Jerome Drouet - One of the best experts on this subject based on the ideXlab platform.

  • dna dependent Protein kinase and XRCC4 dna ligase iv mobilization in the cell in response to dna double strand breaks
    Journal of Biological Chemistry, 2005
    Co-Authors: Jerome Drouet, Christine Delteil, Jacques Lefrancois, Patrick Concannon, Bernard Salles, Patrick Calsou
    Abstract:

    Abstract Repair of DNA double strand breaks (DSBs) by the non-homologous end joining (NHEJ) pathway in mammals requires at least the DNA-dependent Protein kinase (DNA-PK) and the DNA ligase IV-XRCC4 Protein complexes. DNA-PK comprises the Ku70/Ku80 heterodimer and the catalytic subunit DNA-PKcs. Here we report the first description of the nuclear mobilization of endogenous NHEJ Proteins after exposure of human cells to double strand-breaking agents. DSB infliction specifically induced a dose- and time-dependent mobilization of Ku70/80, DNA-PKcs, XRCC4, and DNA ligase IV Proteins from a soluble nucleoplasmic compartment to a less extractable nuclear fraction. XRCC4 recruitment was accompanied by its DNA-PK-dependent phosphorylation. The recruited Proteins co-immunoprecipitated, indicating that they had assembled into complexes. However, DNA-PK was attached to chromatin, whereas XRCC4-ligase IV resisted solubilization by DNase I. The rates of appearance and dissolution of NHEJ Proteins paralleled that of histone variant H2AX phosphorylation and dephosphorylation.

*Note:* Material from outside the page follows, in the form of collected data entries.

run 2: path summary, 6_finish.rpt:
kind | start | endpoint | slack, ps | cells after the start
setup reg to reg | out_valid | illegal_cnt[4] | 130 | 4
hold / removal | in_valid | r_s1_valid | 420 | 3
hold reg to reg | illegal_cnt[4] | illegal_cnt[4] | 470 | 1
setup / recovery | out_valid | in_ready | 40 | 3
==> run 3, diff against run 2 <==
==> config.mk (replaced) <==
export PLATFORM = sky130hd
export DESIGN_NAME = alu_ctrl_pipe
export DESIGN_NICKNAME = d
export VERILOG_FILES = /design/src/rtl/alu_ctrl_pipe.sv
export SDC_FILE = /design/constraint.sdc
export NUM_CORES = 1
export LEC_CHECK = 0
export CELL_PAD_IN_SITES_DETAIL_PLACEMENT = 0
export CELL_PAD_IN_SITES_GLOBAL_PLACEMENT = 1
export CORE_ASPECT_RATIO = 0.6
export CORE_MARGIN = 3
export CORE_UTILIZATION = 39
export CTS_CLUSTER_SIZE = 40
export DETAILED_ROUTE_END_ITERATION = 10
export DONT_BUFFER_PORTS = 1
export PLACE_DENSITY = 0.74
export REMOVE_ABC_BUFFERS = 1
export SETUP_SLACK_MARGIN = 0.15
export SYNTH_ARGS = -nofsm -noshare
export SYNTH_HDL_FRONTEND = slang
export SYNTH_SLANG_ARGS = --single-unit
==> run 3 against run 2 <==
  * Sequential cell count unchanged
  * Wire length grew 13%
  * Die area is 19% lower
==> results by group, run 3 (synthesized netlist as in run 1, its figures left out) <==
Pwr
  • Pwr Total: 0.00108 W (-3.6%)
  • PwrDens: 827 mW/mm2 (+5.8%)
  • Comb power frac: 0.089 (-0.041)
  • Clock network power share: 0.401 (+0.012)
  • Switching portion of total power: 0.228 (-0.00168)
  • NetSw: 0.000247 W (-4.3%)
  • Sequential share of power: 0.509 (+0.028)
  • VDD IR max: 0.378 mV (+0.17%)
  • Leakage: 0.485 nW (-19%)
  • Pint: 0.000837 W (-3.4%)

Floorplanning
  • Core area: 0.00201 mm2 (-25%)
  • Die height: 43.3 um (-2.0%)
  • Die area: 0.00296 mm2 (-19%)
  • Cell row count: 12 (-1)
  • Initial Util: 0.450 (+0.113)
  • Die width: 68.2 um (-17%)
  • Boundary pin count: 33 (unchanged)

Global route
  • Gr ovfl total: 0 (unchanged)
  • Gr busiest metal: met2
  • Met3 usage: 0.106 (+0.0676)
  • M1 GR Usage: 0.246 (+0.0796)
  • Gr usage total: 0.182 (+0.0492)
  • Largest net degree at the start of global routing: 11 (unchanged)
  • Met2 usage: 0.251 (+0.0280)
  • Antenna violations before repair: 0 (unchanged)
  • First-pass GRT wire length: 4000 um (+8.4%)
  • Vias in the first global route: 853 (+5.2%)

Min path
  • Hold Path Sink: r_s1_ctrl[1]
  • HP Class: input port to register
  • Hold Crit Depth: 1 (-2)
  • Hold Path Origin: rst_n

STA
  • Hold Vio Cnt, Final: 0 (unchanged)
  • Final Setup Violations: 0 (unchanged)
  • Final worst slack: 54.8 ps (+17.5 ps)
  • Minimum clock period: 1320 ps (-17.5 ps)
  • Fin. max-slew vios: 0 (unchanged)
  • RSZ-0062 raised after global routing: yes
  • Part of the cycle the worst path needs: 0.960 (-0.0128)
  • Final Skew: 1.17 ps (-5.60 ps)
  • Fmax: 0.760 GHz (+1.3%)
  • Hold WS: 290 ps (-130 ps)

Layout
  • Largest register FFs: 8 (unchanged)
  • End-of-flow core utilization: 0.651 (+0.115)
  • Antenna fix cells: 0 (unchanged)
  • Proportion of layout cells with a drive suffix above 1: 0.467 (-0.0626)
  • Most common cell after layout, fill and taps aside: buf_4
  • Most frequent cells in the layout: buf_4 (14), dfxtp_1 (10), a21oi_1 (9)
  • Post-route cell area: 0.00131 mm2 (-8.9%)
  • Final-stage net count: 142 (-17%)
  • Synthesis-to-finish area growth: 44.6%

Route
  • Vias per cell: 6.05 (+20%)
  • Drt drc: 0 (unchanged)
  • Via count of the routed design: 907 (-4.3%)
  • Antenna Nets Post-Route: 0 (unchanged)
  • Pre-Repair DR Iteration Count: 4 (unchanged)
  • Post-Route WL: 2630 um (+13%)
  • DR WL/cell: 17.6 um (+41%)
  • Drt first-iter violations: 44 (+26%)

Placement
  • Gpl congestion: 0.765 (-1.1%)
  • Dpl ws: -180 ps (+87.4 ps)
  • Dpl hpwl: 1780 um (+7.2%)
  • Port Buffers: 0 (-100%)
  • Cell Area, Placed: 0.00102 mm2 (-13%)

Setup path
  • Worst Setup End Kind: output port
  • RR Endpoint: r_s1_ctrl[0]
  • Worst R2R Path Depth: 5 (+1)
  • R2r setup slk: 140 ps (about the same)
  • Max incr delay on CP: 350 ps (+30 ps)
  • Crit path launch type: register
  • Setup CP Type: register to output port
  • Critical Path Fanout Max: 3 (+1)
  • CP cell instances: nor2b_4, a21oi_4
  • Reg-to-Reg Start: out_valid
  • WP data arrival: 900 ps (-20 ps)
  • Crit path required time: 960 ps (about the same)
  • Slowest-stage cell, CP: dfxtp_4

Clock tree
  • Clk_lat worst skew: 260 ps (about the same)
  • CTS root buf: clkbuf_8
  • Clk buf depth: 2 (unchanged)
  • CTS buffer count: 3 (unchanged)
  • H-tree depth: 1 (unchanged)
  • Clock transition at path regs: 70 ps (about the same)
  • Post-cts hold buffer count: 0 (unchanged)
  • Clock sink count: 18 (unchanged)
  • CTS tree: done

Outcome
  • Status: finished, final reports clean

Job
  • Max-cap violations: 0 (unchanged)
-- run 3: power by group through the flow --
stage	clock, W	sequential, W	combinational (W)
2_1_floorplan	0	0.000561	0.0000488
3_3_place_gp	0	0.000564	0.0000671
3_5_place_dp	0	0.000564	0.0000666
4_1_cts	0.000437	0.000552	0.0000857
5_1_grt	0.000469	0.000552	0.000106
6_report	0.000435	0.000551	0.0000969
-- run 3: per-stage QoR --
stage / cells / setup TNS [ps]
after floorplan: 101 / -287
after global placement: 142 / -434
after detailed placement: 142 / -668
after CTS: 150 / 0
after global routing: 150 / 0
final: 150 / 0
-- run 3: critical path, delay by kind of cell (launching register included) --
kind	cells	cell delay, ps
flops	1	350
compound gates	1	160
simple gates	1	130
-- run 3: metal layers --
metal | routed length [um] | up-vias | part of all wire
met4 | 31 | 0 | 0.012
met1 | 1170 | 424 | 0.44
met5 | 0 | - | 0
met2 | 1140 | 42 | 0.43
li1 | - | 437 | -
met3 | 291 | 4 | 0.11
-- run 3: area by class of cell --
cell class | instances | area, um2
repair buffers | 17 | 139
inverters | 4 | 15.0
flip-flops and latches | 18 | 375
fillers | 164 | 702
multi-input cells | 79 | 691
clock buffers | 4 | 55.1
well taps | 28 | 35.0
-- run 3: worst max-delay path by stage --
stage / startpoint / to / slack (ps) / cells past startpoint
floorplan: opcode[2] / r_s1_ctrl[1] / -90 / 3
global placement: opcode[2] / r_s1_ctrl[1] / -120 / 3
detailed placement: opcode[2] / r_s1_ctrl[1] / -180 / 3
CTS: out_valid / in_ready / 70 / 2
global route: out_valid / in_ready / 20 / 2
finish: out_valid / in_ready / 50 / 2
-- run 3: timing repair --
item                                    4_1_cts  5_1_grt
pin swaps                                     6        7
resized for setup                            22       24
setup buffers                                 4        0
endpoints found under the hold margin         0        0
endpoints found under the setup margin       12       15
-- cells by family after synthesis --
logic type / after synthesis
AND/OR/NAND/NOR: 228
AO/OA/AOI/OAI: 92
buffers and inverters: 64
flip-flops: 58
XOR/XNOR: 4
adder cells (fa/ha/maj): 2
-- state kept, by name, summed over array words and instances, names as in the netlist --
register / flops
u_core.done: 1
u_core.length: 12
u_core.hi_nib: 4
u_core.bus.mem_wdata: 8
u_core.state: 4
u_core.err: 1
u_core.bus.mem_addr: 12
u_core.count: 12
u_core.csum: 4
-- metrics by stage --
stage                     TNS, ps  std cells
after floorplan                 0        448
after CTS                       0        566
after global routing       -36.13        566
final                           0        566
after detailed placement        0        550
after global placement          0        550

We established that under conditions of genomic DSB infliction 1) Ku recruitment was not dependent on the co-recruitment of the other NHEJ Proteins, 2) DNA-PKcs was physically required for the mobilization of the XRCC4-ligase IV complex, 3) DNA ligase IV was physically necessary for stable recruitment of XRCC4, and 4) phosphorylation of either H2AX or XRCC4 was unnecessary for DNA-PK or XRCC4-ligase IV recruitment. Altogether these results offer insights into the interplay between key NHEJ Proteins during this repair process in the cell.